** RECORD SET **
-=-=-=-=-
**config.mk**
```make
export PLATFORM = sky130hd
export DESIGN_NAME = distance_controller
export DESIGN_NICKNAME = d
export VERILOG_FILES = /design/src/rtl/distance_controller.sv
export SDC_FILE = /design/constraint.sdc
export NUM_CORES = 1
export LEC_CHECK = 0
export CAP_MARGIN = 15
export CORE_MARGIN = 10
export CORE_UTILIZATION = 50
export CTS_CLUSTER_SIZE = 16
export DETAILED_ROUTE_END_ITERATION = 8
export GPL_ROUTABILITY_DRIVEN = 1
export GPL_TIMING_DRIVEN = 0
export PLACE_DENSITY_LB_ADDON = 0.3
export SYNTH_ARGS = -nofsm -noshare
export SYNTH_HDL_FRONTEND = slang
export SYNTH_SLANG_ARGS = --single-unit
```
**constraint.sdc**
```tcl
create_clock -name clk -period 3.5 [get_ports clk]
set_input_delay 0.525 -clock clk [delete_from_list [all_inputs] [get_ports clk]]
set_output_delay 0.525 -clock clk [all_outputs]
set_load 0.05 [all_outputs]
```
**src/rtl/distance_controller.sv**
```systemverilog
// Sequencer for the distance = velocity x steps repeated-addition datapath.
// Latency: start to done is steps+2 cycles (INIT, steps x ACCUM, DONE); outputs decode from the state register only.
// Backpressure: none; start is honoured only in IDLE/DONE and ignored while a run is in progress.
module distance_controller #(
  parameter int WIDTH = 16
) (
  input  logic             clk,
  input  logic             rst_n,
  input  logic             start_i,
  input  logic [WIDTH-1:0] steps_i,
  input  logic             acc_ovf_i,
  output logic             vel_load_o,
  output logic             acc_clr_o,
  output logic             acc_load_o,
  output logic             step_inc_o,
  output logic             busy_o,
  output logic             done_o,
  output logic             overflow_o,
  output logic [WIDTH-1:0] step_count_o
);

  typedef enum logic [1:0] {
    S_IDLE  = 2'd0,
    S_INIT  = 2'd1,
    S_ACCUM = 2'd2,
    S_DONE  = 2'd3
  } state_e;

  localparam logic [WIDTH-1:0] ONE = WIDTH'(1);

  state_e           state_q, state_d;
  logic [WIDTH-1:0] target_q, target_d;
  logic [WIDTH-1:0] step_count_q, step_count_d;
  logic             overflow_q, overflow_d;
  logic             last_step;

  // The addition happening this cycle is the final one of the run.
  assign last_step = (step_count_q == (target_q - ONE));

  // State, target, counter and sticky overflow registers.
  always_ff @(posedge clk or negedge rst_n) begin
    if (!rst_n) begin
      state_q      <= S_IDLE;
      target_q     <= '0;
      step_count_q <= '0;
      overflow_q   <= 1'b0;
    end else begin
      state_q      <= state_d;
      target_q     <= target_d;
      step_count_q <= step_count_d;
      overflow_q   <= overflow_d;
    end
  end

  // Next-state logic; counter and overflow hold outside INIT/ACCUM so the
  // last run's result stays visible through DONE and IDLE.
  always_comb begin
    state_d      = state_q;
    target_d     = target_q;
    step_count_d = step_count_q;
    overflow_d   = overflow_q;
    unique case (state_q)
      S_IDLE: begin
        if (start_i) begin
          target_d = steps_i;
          state_d  = S_INIT;
        end
      end
      S_INIT: begin
        step_count_d = '0;
        overflow_d   = 1'b0;
        state_d      = (target_q == '0) ? S_DONE : S_ACCUM;
      end
      S_ACCUM: begin
        // The carrying addition is still performed, so it is counted.
        step_count_d = step_count_q + ONE;
        if (acc_ovf_i) begin
          overflow_d = 1'b1;
          state_d    = S_DONE;
        end else if (last_step) begin
          state_d = S_DONE;
        end
      end
      S_DONE: begin
        // Back-to-back runs skip IDLE entirely.
        if (start_i) begin
          target_d = steps_i;
          state_d  = S_INIT;
        end else begin
          state_d = S_IDLE;
        end
      end
      default: state_d = S_IDLE;
    endcase
  end

  // Moore output decode; strobes fall as soon as reset clears the state.
  always_comb begin
    vel_load_o = 1'b0;
    acc_clr_o  = 1'b0;
    acc_load_o = 1'b0;
    step_inc_o = 1'b0;
    busy_o     = 1'b0;
    done_o     = 1'b0;
    unique case (state_q)
      S_IDLE: ;
      S_INIT: begin
        vel_load_o = 1'b1;
        acc_clr_o  = 1'b1;
        busy_o     = 1'b1;
      end
      S_ACCUM: begin
        acc_load_o = 1'b1;
        step_inc_o = 1'b1;
        busy_o     = 1'b1;
      end
      S_DONE: done_o = 1'b1;
      default: ;
    endcase
  end

  assign overflow_o   = overflow_q;
  assign step_count_o = step_count_q;

endmodule
```
Yosys cells after proc, flatten, opt, wreduce, memory -nomap -nowiden --
Index checks and enable logic that the tools add are counted.
Storage, ports and cells: bits in registers 35, bits in latches 0, bits in writable memories 0, bits in read-only memories 0, input bits 20, memories 0
Cells by class: add/subtract/negate cells 2, multiply operators 0, divide/modulo/power cells 0, magnitude comparators 0, eq/ne operators 7, shift operators 0, muxes and demuxes 13, bitwise operators 0, reduce and logical (&&, ||, !) cells 8
Operators with widths (number):
- $pmux W16 S2 | 1
- $add A16 B1 Y16 const B | 1
- $eq A16 B16 Y1 | 1
- $logic_not A16 Y1 | 1
- $sub A16 B1 Y16 const B | 1
- $pmux W2 S4 | 1
- $mux W1 | 7
- $mux W2 | 3
- $reduce_and A2 Y1 | 3
- $eq A2 B2 Y1 const B | 2
- $ne A2 B2 Y1 const B | 2
- $reduce_or A2 Y1 | 2
- $ne A3 B3 Y1 const B | 1
- $eq A2 B1 Y1 const B | 1
- $logic_not A2 Y1 | 1
- $pmux W1 S2 | 1
- $reduce_bool A2 Y1 | 1

Logic depth before layout (Yosys ltp) --
Gate-level depths: netlist (run 1).
depth in word-level cells 5, depth in mapped cells 10, depth with buffers taken out 9

Worst setup path before layout (run 1) --
No wires, ideal clock.
path kind register to register, start reg target_q[0], end reg state_q[1], setup time 125 ps, arrival 2645 ps, required time 3375 ps, setup slack 730 ps, cell stages (with the launch flop) 11, path buffers 1, cells stage by stage dfrtp_1 inv_1 ha_1 or4b_4 buf_6 or2_0 a311oi_1 a31o_2 a21oi_2 o41ai_4 mux2_4
On the way: word-level cells in the longest chain between the ends 4
RTL lines:
- start: declaration | RTL line 32 | logic [WIDTH-1:0] target_q, target_d;
- start signal: assignment | RTL line 49 | target_q <= target_d;
- $sub A16 B1 Y16 | RTL line 38 | assign last_step = (step_count_q == (target_q - ONE));
- $eq A16 B16 Y1 | RTL line 38
- $ne A3 B3 Y1 (no source line)
- $reduce_and A2 Y1 (no source line)
- end signal: assignment | RTL line 48 | state_q <= state_d;
- end: declaration | RTL line 31 | state_e state_q, state_d;
No other way between the ends. A chain may end at the register's enable or synchronous reset.

Worst setup path in the final report (run 1) --
start reg target_q[7], end reg state_q[1]
Same word-level chain as after synthesis.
-=-=-=-=-
** REQUIRED ACTION **
Work out how many lines of the listing above include "declaration". Answer with the number and nothing more.

** RESPONSE FOR THIS EXERCISE **
2